It’s a moral catastrophe.
“I wasn’t shocked. Not at all,” said Illinois Supreme Court Justice Anne Burke, a devout Catholic and mother of five responding to a Pennsylvania grand jury report detailing the sexual abuse of 1,000 young people at the hands of hundreds of Catholic priests.
“I think every state should convene a grand jury into this culture of secrecy that protected offenders at all costs,” said Burke, who was once interim chair of the U.S. Conference of Catholic Bishops study on nationwide clerical sexual abuse in 2002.
“It was happening in Chicago, but we had to rely on files the bishops were willing to give us — and we knew there had to be more, but we had no subpoena powers,” said Burke. “We had no government authority!”
“We did a lot of research, but a lot was kept from us and we knew it,” she said.
“And shockingly, the U.S. Conference of Catholic Bishops charter our National Review Board was appointed under did NOT include investigating the BISHOPS! Or even penalizing the bishops or Cardinals for transferring these priests,” she said.
“But we did report bishops were transferring priests from parish to parish and diocese to diocese knowing they had a history of abuse.
“One member of our board, Dr. Michael Bland, a former priest and a psychologist, had also been a victim of abuse by a priest.
“It was the nature of the culture to protect these priests back then, and I was stunned when I found out Cardinal Francis George had a priest from another diocese living at the Cardinal’s Mansion who had pled guilty to abusing a minor in another state before he became a priest.
“I was told the man had been a teacher at a Catholic boys school. I even talked to Cardinal George about it!”

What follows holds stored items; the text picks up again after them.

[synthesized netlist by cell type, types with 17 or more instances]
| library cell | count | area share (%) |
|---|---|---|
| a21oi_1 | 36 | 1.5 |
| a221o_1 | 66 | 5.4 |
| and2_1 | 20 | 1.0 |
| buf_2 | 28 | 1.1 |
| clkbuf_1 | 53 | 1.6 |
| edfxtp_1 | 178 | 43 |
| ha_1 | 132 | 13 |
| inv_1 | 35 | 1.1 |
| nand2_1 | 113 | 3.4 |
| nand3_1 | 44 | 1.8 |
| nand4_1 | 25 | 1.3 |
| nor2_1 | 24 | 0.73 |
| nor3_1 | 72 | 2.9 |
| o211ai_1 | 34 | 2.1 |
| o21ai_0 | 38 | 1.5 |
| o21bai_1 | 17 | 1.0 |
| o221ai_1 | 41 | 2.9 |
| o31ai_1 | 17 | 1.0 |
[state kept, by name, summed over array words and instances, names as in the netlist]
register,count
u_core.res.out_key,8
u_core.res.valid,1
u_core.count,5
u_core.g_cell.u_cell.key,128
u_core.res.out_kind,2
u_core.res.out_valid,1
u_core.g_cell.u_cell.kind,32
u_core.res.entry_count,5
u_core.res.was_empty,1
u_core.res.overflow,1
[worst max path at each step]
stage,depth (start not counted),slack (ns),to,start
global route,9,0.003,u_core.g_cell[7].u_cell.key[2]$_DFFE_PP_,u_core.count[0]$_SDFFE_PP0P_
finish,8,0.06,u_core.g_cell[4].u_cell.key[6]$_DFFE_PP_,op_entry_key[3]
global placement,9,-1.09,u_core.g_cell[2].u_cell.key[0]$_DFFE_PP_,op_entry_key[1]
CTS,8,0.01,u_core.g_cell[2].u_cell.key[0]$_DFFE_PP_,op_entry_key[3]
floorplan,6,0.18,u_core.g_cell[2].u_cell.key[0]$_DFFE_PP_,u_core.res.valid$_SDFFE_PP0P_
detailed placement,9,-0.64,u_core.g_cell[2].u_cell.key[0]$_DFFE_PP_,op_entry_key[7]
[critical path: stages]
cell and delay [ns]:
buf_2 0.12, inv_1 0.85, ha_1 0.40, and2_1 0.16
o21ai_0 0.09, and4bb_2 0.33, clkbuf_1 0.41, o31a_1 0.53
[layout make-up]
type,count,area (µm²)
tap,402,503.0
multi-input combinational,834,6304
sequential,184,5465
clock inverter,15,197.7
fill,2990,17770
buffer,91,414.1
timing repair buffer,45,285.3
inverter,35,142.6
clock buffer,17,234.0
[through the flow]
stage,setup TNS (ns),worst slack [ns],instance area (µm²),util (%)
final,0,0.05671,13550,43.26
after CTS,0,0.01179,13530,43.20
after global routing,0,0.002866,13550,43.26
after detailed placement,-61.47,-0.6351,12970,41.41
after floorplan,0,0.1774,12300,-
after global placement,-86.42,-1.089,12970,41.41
## src/rtl/aabb_platform_collision_resolver_top_defines.svh

```systemverilog
// assertion macros for the platform collision resolver
// expects clk and arst_n in the scope of every use
`ifndef AABB_PLATFORM_COLLISION_RESOLVER_TOP_DEFINES_SVH
`define AABB_PLATFORM_COLLISION_RESOLVER_TOP_DEFINES_SVH
`ifndef SYNTHESIS
`define APCR_ASSERT_IMP(lbl, ante, cons) \
	lbl: assert property (@(posedge clk) disable iff (!arst_n) (ante) |-> (cons)) \
		else $error("apcr assertion failed");
`define APCR_ASSERT_NXT(lbl, ante, cons) \
	lbl: assert property (@(posedge clk) disable iff (!arst_n) (ante) |=> (cons)) \
		else $error("apcr assertion failed");
`else
`define APCR_ASSERT_IMP(lbl, ante, cons)
`define APCR_ASSERT_NXT(lbl, ante, cons)
`endif
`endif

```

## src/rtl/apcr_pkg.sv

```systemverilog
// shared types and constants of the platform collision resolver
// no dependencies
`default_nettype none
package apcr_pkg;
	localparam int DEF_MAX_PLATFORMS = 64;
	localparam int IDX_W = 6;
	localparam int SLOTS = 2 ** IDX_W;
	localparam int POS_W = 20;
	localparam int SIZE_W = 19;
	localparam int COR_W = 21;

	localparam logic OP_WRITE = 1'b0;
	localparam logic OP_QUERY = 1'b1;

	typedef enum logic [2:0] {
		ST_IDLE,
		ST_SCAN,
		ST_DIFF,
		ST_OVL,
		ST_RSLT,
		ST_OUT
	} state_t;

	typedef struct packed {
		logic signed [POS_W-1:0] left;
		logic signed [POS_W-1:0] top;
		logic [SIZE_W-1:0] width;
		logic [SIZE_W-1:0] height;
	} geo_t;

	typedef struct packed {
		logic wr;
		logic start_query;
		logic scan;
		logic take_hit;
		logic calc_diff;
		logic calc_ov;
		logic calc_res;
		logic clr_res;
		logic load_out;
	} cmd_t;

	typedef struct packed {
		logic hit_s1;
		logic end_s1;
		logic out_free;
	} sts_t;
endpackage
`default_nettype wire

```

## src/rtl/apcr_ctrl.sv

```systemverilog
// sequencer of the platform collision resolver: accept, scan, arithmetic, output
// depends on apcr_pkg and the assertion macro header
`default_nettype none
`include "aabb_platform_collision_resolver_top_defines.svh"
module apcr_ctrl (
	input  wire logic clk,
	input  wire logic arst_n,
	input  wire logic in_valid,
	output logic in_stall,
	input  wire logic op,
	input  wire apcr_pkg::sts_t sts,
	output apcr_pkg::cmd_t cmd
);
	apcr_pkg::state_t state_q, state_d;
	logic accept;

	assign accept = in_valid && (state_q == apcr_pkg::ST_IDLE);

	always_ff @(posedge clk or negedge arst_n) begin
		if (!arst_n) begin
			state_q <= apcr_pkg::ST_IDLE;
		end else begin
			state_q <= state_d;
		end
	end

	always_comb begin
		state_d = state_q;
		unique case (state_q)
			apcr_pkg::ST_IDLE: begin
				if (accept) begin
					state_d = (op == apcr_pkg::OP_QUERY) ? apcr_pkg::ST_SCAN : apcr_pkg::ST_OUT;
				end
			end
			apcr_pkg::ST_SCAN: begin
				priority if (sts.hit_s1) begin
					state_d = apcr_pkg::ST_DIFF;
				end else if (sts.end_s1) begin
					state_d = apcr_pkg::ST_OUT;
				end
			end
			apcr_pkg::ST_DIFF: state_d = apcr_pkg::ST_OVL;
			apcr_pkg::ST_OVL: state_d = apcr_pkg::ST_RSLT;
			apcr_pkg::ST_RSLT: state_d = apcr_pkg::ST_OUT;
			apcr_pkg::ST_OUT: begin
				if (sts.out_free) begin
					state_d = apcr_pkg::ST_IDLE;
				end
			end
			default: state_d = apcr_pkg::ST_IDLE;
		endcase
	end

	always_comb begin
		cmd = '0;
		in_stall = 1'b1;
		unique case (state_q)
			apcr_pkg::ST_IDLE: begin
				in_stall = 1'b0;
				cmd.wr = accept && (op == apcr_pkg::OP_WRITE);
				cmd.clr_res = accept && (op == apcr_pkg::OP_WRITE);
				cmd.start_query = accept && (op == apcr_pkg::OP_QUERY);
			end
			apcr_pkg::ST_SCAN: begin
				cmd.scan = 1'b1;
				cmd.take_hit = sts.hit_s1;
				cmd.clr_res = !sts.hit_s1 && sts.end_s1;
			end
			apcr_pkg::ST_DIFF: cmd.calc_diff = 1'b1;
			apcr_pkg::ST_OVL: cmd.calc_ov = 1'b1;
			apcr_pkg::ST_RSLT: cmd.calc_res = 1'b1;
			apcr_pkg::ST_OUT: cmd.load_out = sts.out_free;
			default: cmd = '0;
		endcase
	end

	`APCR_ASSERT_IMP(a_load_when_free, cmd.load_out, sts.out_free)
	`APCR_ASSERT_NXT(a_hit_ends_scan, cmd.take_hit, state_q == apcr_pkg::ST_DIFF)
	`APCR_ASSERT_NXT(a_accept_leaves_idle, accept, state_q != apcr_pkg::ST_IDLE)
endmodule
`default_nettype wire

```
==> config.mk <==
export PLATFORM = sky130hd
export DESIGN_NAME = fpp_sqrt_cell
export DESIGN_NICKNAME = d
export VERILOG_FILES = /design/src/hw/rtl/fpp_pkg.sv /design/src/hw/rtl/fpp_sqrt_cell.sv
export SDC_FILE = /design/constraint.sdc
export NUM_CORES = 1
export LEC_CHECK = 0
export ABC_AREA = 1
export BUFFER_PORTS_ARGS = -buffer_cell sky130_fd_sc_hd__buf_2
export CAP_MARGIN = 10
export CELL_PAD_IN_SITES_DETAIL_PLACEMENT = 2
export CELL_PAD_IN_SITES_GLOBAL_PLACEMENT = 2
export CORE_AREA = 2 2 559 561
export CTS_BUF_LIST = sky130_fd_sc_hd__clkbuf_4 sky130_fd_sc_hd__clkbuf_8
export CTS_CLUSTER_DIAMETER = 150
export CTS_CLUSTER_SIZE = 14
export DETAILED_ROUTE_END_ITERATION = 12
export DIE_AREA = 0 0 561 563
export HOLD_SLACK_MARGIN = 0.03
export PLACE_DENSITY = 0.32
export SLEW_MARGIN = 20
export SYNTH_ARGS = -nofsm -noshare
export SYNTH_HDL_FRONTEND = slang
export SYNTH_SLANG_ARGS = --single-unit
==> constraint.sdc <==
create_clock -name i_clk -period 2.3 [get_ports i_clk]
set_input_delay 0.345 -clock i_clk [delete_from_list [all_inputs] [get_ports i_clk]]
set_output_delay 0.345 -clock i_clk [all_outputs]
set_load 0.01 [all_outputs]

“George had hired him to be a language translator in the diocese!”
“It took two years to pull our report together, and we hired Chicago’s former FBI chief Kathleen McChesney, who was the third-highest ranking FBI agent in the U.S. at the time, to open an office of child and youth protection for the U.S. Conference of Catholic Bishops.
“Finally … at last … government authorities, like those in Pennsylvania, are getting involved in investigation of this criminal activity.
“But because trust has been so eroded due to the way the church has handled what is definitely a moral catastrophe, the just announced U.S. Conference of Catholic Bishops plan to restore trust will fail if it’s not independent and if they only choose the experts, laity and the Vatican,” she said.
“They will be sadly mistaken not to involve the expertise, authority and independence of a grand jury to open secret files in order to restore the trust and healing the church so desperately needs.”